Many approaches have been proposed for occupancy sensing in commercial buildings, such as active methods that require carrying a cell-phone or swiping an ID card, and passive indirect approaches that use environmental data related to human presence (e.g., CO2 level, humidity, temperature). However, passive direct methods that capture occupants' features such as appearance, movement, body heat, etc., are most robust and fine-grained. Unlike active methods, passive direct methods do not require carrying a beacon, and compared to passive indirect methods can provide fine granularity in people counts and their locations.

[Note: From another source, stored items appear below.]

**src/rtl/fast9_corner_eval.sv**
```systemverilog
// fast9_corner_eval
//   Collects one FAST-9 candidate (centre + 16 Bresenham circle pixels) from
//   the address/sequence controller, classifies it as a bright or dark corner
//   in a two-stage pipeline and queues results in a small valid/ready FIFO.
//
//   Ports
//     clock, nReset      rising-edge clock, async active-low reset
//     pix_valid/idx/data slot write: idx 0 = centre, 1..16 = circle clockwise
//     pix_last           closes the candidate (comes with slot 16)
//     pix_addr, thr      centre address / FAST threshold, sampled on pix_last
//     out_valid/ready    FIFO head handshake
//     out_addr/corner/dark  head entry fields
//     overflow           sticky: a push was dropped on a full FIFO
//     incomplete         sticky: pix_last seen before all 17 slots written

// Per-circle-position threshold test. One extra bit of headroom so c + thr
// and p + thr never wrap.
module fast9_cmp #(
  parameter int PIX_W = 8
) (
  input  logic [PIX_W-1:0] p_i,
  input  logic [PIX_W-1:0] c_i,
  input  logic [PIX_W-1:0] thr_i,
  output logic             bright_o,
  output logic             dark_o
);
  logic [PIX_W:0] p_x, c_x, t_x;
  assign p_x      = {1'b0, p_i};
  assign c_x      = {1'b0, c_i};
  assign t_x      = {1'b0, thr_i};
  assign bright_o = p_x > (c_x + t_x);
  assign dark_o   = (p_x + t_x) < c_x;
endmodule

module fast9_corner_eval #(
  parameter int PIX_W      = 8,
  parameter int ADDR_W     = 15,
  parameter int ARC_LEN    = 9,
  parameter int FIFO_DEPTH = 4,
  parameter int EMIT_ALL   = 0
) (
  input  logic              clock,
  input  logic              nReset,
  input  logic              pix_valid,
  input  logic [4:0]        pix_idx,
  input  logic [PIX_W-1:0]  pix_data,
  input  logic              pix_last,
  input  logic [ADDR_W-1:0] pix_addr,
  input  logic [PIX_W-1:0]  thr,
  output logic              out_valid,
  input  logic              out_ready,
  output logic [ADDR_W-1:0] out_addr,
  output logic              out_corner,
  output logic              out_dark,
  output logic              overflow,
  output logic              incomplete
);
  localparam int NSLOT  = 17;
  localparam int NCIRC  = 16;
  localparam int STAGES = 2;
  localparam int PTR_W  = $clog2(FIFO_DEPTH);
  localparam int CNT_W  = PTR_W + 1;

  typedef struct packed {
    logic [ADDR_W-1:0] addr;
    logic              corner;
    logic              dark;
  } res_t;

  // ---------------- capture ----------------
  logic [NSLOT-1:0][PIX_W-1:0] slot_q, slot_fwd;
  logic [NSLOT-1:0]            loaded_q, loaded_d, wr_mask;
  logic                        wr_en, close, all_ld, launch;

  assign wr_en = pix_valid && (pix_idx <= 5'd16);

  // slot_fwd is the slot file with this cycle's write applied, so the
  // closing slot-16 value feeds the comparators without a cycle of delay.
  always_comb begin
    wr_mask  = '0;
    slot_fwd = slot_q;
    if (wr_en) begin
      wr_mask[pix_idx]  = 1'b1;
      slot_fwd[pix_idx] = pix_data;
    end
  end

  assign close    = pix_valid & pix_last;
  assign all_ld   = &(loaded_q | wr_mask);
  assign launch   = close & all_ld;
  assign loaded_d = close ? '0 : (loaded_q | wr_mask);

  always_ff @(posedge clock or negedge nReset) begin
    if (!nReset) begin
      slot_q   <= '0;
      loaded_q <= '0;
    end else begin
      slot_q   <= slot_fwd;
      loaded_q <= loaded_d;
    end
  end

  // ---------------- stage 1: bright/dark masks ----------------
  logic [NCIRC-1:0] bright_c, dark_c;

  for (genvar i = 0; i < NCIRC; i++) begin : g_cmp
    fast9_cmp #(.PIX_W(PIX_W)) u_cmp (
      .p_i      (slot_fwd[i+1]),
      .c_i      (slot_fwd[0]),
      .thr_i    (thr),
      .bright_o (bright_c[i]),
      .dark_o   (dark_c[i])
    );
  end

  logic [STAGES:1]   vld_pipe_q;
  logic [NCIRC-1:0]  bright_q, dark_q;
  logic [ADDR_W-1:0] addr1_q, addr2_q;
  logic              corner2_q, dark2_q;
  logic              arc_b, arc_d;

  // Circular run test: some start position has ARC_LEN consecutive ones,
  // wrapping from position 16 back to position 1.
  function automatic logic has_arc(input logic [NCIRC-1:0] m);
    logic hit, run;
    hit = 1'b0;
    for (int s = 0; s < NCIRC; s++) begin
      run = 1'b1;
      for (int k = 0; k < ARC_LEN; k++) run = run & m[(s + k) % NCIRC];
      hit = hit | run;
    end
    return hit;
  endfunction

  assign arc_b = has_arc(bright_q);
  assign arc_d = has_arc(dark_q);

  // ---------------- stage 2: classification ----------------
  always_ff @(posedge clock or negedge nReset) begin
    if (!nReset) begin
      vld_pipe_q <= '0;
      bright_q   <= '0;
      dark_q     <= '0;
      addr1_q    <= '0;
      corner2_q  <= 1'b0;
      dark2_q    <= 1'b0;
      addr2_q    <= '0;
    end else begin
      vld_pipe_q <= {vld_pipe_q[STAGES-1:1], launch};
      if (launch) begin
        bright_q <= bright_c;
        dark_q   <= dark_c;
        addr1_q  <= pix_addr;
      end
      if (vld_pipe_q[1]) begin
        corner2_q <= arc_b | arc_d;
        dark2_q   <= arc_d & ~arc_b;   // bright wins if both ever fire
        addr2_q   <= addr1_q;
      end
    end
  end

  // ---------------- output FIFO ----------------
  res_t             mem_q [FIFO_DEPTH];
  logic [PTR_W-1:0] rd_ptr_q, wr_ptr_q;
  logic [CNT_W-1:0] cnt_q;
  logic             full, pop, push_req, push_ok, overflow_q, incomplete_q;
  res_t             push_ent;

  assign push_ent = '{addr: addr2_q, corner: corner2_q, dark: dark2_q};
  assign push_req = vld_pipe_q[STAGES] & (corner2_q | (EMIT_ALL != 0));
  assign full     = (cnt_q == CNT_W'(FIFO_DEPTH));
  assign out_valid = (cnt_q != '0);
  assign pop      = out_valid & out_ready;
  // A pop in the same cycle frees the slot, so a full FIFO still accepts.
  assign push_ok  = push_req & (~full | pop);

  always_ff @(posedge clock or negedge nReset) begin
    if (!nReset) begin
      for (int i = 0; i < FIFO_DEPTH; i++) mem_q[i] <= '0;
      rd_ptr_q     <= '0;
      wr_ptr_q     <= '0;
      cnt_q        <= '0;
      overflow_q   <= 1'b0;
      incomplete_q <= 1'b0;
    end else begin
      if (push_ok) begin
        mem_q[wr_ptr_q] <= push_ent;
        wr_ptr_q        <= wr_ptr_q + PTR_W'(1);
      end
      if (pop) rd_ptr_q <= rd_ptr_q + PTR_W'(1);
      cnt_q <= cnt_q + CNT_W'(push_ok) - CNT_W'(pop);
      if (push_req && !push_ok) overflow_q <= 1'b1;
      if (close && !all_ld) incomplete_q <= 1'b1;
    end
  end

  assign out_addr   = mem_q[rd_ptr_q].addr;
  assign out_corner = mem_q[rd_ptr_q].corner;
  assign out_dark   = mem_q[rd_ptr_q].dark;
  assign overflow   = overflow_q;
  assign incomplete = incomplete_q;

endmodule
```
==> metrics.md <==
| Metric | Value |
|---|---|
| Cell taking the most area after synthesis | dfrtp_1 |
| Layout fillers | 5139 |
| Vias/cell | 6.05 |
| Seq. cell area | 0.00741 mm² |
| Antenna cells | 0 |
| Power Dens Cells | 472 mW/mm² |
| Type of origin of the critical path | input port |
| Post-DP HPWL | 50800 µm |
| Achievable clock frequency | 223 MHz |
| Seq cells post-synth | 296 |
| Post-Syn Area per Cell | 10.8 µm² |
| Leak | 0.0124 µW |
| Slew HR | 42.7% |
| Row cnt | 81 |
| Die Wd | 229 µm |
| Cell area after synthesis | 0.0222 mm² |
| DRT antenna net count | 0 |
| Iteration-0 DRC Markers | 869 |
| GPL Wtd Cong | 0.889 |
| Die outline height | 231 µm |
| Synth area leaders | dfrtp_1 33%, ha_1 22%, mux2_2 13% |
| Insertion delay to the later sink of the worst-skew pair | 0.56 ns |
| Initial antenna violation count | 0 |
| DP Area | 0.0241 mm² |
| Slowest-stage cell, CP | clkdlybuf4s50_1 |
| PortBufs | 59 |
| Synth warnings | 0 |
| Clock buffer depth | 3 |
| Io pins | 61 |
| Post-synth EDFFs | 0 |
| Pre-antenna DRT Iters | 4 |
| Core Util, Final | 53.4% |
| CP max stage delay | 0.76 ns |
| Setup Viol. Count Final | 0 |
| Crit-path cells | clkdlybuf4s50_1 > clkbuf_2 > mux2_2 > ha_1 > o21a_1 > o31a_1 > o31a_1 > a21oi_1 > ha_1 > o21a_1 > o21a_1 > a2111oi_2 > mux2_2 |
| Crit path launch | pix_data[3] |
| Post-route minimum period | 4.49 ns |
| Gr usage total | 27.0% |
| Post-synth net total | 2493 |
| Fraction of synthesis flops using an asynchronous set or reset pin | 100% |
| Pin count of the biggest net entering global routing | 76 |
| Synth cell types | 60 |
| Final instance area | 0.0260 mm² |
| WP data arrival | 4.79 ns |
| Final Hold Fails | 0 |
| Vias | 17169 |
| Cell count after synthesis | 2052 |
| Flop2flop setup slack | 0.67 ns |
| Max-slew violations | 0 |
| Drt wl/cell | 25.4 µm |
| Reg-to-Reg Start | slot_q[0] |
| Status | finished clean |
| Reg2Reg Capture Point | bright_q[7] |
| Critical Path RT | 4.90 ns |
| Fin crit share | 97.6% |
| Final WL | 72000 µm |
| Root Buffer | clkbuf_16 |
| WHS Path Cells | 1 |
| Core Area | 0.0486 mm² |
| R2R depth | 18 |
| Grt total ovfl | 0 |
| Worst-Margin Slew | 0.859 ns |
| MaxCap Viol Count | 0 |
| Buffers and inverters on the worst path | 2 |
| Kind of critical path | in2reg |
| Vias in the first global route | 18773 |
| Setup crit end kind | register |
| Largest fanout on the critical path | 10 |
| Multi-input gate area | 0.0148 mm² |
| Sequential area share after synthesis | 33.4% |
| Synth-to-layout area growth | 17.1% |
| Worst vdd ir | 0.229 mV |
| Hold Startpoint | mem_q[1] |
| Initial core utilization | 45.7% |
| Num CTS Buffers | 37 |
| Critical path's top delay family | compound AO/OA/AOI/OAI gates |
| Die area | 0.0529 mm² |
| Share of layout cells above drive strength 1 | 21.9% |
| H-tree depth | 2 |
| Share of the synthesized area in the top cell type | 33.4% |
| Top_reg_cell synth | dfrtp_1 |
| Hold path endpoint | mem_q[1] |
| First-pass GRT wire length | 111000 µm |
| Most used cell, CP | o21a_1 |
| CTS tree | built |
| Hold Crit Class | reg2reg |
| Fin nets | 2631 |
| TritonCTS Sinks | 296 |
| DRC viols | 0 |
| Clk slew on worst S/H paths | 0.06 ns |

In this paper, we focus on fisheye cameras mounted overhead to capture appearance and movement of occupants. Figure 1 illustrates a potential deployment scenario of fisheye cameras in a large space. Firstly, we review benefits and challenges related to inference from top-view fisheye images. Then, we briefly summarize key image datasets captured indoors by overhead fisheye cameras. Subsequently, we review and evaluate five recent people-detection algorithms on these datasets. Although the best algorithms achieve excellent performance, we observe that under severe occlusions or significant pose changes they intermittently fail. To address this, we describe three extensions that leverage spatio-temporal continuity of human motion to improve the detection accuracy. As the space under monitoring increases in size, a single fisheye camera becomes insufficient for accurate detection of people. While a logical solution is to use multiple overhead fisheye cameras, it is unclear how to count and track people who simultaneously appear in the field-of-view (FOV) of multiple cameras. In order to resolve this, a person re-identification (ReID) algorithm is needed, but very few methods have been proposed for fisheye cameras. We describe a location-based ReID algorithm to match identities between two fisheye cameras and demonstrate its effectiveness in people-counting in a large classroom with highly-dynamic occupancy. To support even larger spaces, we propose two novel extensions to N>2 cameras and evaluate them as well. Throughout the paper, we provide numerous experimental results.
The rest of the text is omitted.